**Activity**
Look through the entries below and extract exactly the lines from the one containing "pin swaps: 39 / 13" through the one containing "run 2 against", ends included.

**Given entries**
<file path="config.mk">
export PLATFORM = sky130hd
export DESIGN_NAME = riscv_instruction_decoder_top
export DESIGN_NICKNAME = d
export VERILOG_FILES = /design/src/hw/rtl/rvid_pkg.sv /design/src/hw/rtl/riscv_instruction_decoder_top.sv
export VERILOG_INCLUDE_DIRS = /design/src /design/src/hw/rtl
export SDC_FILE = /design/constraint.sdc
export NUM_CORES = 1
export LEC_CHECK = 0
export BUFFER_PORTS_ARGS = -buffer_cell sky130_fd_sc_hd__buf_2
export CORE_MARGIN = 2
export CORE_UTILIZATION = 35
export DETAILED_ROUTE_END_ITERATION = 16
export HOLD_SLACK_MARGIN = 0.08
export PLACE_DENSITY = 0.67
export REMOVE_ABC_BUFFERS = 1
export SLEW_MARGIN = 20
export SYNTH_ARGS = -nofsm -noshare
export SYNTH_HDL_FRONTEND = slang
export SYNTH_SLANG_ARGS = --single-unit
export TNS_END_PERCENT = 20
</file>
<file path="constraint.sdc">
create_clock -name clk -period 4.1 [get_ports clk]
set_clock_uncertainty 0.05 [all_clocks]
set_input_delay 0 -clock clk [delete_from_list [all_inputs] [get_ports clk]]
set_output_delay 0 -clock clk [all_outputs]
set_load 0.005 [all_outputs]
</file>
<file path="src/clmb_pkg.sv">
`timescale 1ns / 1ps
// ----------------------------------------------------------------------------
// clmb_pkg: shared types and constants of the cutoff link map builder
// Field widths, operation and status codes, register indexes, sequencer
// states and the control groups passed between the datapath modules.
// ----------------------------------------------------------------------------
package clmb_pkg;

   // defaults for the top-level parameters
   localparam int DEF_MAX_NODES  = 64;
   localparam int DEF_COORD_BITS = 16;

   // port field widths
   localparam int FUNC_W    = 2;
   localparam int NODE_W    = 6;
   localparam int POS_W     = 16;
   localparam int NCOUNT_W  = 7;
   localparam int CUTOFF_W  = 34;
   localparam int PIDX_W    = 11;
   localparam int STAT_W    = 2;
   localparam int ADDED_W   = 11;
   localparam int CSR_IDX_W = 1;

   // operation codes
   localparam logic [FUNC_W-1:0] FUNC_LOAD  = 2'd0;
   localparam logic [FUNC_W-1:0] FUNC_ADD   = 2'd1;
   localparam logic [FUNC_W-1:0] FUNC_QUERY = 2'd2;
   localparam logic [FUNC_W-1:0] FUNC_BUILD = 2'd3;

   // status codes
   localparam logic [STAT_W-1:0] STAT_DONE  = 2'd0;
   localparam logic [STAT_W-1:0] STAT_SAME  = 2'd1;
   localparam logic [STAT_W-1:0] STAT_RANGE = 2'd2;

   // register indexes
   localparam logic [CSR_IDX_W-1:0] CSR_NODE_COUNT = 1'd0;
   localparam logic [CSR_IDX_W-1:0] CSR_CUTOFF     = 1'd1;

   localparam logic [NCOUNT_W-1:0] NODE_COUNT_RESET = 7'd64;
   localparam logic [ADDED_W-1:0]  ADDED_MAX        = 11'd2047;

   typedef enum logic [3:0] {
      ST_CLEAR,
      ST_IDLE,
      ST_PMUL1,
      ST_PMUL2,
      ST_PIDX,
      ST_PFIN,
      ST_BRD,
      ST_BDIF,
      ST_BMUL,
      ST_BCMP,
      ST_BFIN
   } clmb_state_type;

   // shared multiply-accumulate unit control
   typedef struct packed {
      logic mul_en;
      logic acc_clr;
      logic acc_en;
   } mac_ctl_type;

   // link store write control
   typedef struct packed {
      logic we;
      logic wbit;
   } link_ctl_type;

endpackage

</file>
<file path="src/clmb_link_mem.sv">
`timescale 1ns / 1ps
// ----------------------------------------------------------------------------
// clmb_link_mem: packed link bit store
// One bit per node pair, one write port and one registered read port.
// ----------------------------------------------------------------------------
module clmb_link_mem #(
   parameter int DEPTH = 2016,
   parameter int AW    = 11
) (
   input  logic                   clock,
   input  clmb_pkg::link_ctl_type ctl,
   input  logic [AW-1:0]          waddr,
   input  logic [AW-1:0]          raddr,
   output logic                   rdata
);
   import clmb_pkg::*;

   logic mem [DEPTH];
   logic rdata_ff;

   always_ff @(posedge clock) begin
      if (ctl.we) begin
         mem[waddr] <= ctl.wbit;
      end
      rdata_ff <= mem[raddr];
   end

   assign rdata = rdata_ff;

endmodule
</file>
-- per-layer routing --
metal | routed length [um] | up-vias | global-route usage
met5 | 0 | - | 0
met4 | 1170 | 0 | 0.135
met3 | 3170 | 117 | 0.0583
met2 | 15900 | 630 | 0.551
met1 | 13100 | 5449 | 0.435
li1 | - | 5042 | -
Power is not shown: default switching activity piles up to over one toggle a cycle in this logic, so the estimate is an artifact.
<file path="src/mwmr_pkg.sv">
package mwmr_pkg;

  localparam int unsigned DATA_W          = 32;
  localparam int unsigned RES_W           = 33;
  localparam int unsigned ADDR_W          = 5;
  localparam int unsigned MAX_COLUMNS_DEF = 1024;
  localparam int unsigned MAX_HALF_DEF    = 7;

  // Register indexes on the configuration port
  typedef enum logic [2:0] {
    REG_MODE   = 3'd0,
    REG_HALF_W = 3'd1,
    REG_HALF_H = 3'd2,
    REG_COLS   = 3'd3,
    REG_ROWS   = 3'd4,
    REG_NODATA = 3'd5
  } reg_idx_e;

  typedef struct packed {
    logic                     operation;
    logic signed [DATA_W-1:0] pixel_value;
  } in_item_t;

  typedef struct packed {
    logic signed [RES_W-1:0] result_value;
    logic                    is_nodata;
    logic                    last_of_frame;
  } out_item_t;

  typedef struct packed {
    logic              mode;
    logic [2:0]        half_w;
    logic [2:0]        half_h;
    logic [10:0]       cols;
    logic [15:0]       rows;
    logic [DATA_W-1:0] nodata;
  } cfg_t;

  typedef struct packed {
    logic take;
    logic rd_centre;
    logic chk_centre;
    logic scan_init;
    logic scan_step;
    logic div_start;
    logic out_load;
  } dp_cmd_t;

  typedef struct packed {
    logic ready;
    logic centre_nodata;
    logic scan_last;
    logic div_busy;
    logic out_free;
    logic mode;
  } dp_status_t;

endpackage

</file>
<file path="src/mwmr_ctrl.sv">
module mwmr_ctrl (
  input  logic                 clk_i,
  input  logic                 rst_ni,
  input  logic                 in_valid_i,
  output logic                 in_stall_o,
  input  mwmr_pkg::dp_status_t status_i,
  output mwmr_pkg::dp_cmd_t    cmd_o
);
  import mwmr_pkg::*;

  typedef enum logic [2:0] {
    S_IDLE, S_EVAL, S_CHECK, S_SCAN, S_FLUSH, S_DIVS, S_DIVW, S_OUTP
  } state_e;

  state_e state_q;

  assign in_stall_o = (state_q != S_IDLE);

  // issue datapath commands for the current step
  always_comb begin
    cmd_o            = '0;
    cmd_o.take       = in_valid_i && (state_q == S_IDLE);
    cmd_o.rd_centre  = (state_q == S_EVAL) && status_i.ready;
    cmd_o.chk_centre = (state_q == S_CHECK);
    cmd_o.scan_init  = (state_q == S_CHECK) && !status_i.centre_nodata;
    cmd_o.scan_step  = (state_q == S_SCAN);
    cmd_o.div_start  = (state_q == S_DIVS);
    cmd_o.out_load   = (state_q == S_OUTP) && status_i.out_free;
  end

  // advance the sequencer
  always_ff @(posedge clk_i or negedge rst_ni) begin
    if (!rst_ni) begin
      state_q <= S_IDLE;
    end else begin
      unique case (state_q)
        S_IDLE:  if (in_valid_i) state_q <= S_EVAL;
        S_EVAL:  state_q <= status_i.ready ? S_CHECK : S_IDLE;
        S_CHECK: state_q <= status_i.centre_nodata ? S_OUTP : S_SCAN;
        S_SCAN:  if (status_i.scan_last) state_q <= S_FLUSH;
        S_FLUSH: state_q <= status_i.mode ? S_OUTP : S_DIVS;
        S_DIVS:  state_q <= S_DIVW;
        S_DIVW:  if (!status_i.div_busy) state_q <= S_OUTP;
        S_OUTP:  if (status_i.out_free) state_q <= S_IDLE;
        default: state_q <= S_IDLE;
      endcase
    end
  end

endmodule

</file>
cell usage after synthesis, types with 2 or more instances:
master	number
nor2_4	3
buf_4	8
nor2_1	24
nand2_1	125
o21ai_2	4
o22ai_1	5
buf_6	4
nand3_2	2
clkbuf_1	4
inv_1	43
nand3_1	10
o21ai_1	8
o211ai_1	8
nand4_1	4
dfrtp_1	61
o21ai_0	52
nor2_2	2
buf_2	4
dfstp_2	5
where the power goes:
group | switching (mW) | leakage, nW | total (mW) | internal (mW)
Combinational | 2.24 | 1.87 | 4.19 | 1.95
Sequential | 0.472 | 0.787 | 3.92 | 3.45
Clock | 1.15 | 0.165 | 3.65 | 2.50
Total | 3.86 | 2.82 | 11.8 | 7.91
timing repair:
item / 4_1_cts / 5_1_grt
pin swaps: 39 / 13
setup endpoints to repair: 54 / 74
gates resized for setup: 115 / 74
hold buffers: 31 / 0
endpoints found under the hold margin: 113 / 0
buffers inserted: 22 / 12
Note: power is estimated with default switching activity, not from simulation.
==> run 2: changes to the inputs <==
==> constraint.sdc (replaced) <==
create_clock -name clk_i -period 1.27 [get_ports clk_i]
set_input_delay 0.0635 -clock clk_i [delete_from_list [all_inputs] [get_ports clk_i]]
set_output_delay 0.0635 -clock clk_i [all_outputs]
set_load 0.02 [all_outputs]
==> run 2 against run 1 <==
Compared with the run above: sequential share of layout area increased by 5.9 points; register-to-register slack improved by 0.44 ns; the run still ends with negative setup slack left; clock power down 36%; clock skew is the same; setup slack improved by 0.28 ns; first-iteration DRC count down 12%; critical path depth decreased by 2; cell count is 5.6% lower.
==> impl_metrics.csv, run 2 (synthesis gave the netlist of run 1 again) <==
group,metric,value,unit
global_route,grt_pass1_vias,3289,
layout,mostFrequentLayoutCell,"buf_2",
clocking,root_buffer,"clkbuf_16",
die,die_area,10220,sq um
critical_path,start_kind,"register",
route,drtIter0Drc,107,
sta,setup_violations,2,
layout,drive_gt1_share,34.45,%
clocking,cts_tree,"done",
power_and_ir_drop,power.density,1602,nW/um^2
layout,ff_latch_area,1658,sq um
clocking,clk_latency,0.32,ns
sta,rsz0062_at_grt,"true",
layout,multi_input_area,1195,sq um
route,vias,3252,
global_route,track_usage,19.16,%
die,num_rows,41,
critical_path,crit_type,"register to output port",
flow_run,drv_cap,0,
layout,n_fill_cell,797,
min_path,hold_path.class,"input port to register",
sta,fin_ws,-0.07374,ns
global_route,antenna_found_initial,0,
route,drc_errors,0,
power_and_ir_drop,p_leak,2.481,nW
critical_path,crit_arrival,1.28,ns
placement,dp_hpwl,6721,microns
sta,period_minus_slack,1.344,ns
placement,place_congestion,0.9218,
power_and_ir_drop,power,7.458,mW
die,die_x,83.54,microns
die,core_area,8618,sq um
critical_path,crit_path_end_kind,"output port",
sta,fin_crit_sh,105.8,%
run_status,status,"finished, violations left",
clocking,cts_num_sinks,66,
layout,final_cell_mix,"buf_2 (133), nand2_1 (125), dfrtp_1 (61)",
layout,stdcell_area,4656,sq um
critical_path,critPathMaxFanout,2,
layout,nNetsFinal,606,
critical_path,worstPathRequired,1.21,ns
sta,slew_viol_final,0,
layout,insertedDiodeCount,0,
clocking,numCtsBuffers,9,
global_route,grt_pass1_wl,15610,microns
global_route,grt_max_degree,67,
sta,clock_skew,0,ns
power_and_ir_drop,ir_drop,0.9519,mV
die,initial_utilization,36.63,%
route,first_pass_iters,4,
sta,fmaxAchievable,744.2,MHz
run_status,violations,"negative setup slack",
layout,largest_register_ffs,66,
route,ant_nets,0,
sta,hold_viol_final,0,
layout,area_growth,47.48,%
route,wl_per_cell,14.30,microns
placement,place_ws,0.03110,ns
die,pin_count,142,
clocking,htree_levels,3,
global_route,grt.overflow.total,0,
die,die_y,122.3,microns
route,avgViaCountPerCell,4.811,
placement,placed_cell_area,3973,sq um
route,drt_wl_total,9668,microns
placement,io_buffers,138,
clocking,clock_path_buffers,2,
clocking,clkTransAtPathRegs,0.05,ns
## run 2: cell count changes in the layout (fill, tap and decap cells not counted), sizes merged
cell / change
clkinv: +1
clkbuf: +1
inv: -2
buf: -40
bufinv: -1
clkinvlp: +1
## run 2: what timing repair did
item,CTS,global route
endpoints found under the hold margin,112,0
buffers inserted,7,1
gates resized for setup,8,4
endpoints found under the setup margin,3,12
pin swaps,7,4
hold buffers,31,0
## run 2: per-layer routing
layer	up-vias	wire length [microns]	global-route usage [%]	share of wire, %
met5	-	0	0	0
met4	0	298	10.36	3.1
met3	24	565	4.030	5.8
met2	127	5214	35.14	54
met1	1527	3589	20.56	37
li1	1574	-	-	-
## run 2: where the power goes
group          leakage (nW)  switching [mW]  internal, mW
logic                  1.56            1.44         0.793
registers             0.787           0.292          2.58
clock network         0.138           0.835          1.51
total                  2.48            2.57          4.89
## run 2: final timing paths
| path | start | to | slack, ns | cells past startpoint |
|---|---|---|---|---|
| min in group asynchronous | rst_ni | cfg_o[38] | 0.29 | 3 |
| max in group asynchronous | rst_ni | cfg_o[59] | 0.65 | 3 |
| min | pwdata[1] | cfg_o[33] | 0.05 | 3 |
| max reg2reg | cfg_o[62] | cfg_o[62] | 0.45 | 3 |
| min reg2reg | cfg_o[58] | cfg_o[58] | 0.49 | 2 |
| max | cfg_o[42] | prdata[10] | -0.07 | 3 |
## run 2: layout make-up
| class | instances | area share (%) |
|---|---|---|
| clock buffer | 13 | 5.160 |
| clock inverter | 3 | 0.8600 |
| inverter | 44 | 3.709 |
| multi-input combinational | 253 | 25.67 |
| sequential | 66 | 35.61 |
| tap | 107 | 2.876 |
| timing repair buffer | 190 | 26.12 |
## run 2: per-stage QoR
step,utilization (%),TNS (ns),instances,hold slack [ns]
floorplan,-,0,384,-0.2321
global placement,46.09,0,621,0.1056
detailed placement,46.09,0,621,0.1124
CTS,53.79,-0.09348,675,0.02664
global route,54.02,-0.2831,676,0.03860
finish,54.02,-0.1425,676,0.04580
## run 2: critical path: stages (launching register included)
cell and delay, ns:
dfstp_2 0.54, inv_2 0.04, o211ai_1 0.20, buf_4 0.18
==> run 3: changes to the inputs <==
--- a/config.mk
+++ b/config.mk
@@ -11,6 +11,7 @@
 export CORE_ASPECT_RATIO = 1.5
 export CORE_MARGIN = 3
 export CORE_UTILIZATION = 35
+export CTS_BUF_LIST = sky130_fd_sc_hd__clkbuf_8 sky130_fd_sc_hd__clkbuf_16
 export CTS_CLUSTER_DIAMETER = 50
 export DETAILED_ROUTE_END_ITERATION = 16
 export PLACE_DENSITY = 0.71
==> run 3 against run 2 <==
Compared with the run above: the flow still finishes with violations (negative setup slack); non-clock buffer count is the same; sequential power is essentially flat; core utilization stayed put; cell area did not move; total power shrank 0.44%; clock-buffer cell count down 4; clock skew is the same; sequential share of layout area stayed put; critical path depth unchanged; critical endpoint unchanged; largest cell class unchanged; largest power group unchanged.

**Task response**
pin swaps: 39 / 13
setup endpoints to repair: 54 / 74
gates resized for setup: 115 / 74
hold buffers: 31 / 0
endpoints found under the hold margin: 113 / 0
buffers inserted: 22 / 12
Note: power is estimated with default switching activity, not from simulation.
==> run 2: changes to the inputs <==
==> constraint.sdc (replaced) <==
create_clock -name clk_i -period 1.27 [get_ports clk_i]
set_input_delay 0.0635 -clock clk_i [delete_from_list [all_inputs] [get_ports clk_i]]
set_output_delay 0.0635 -clock clk_i [all_outputs]
set_load 0.02 [all_outputs]
==> run 2 against run 1 <==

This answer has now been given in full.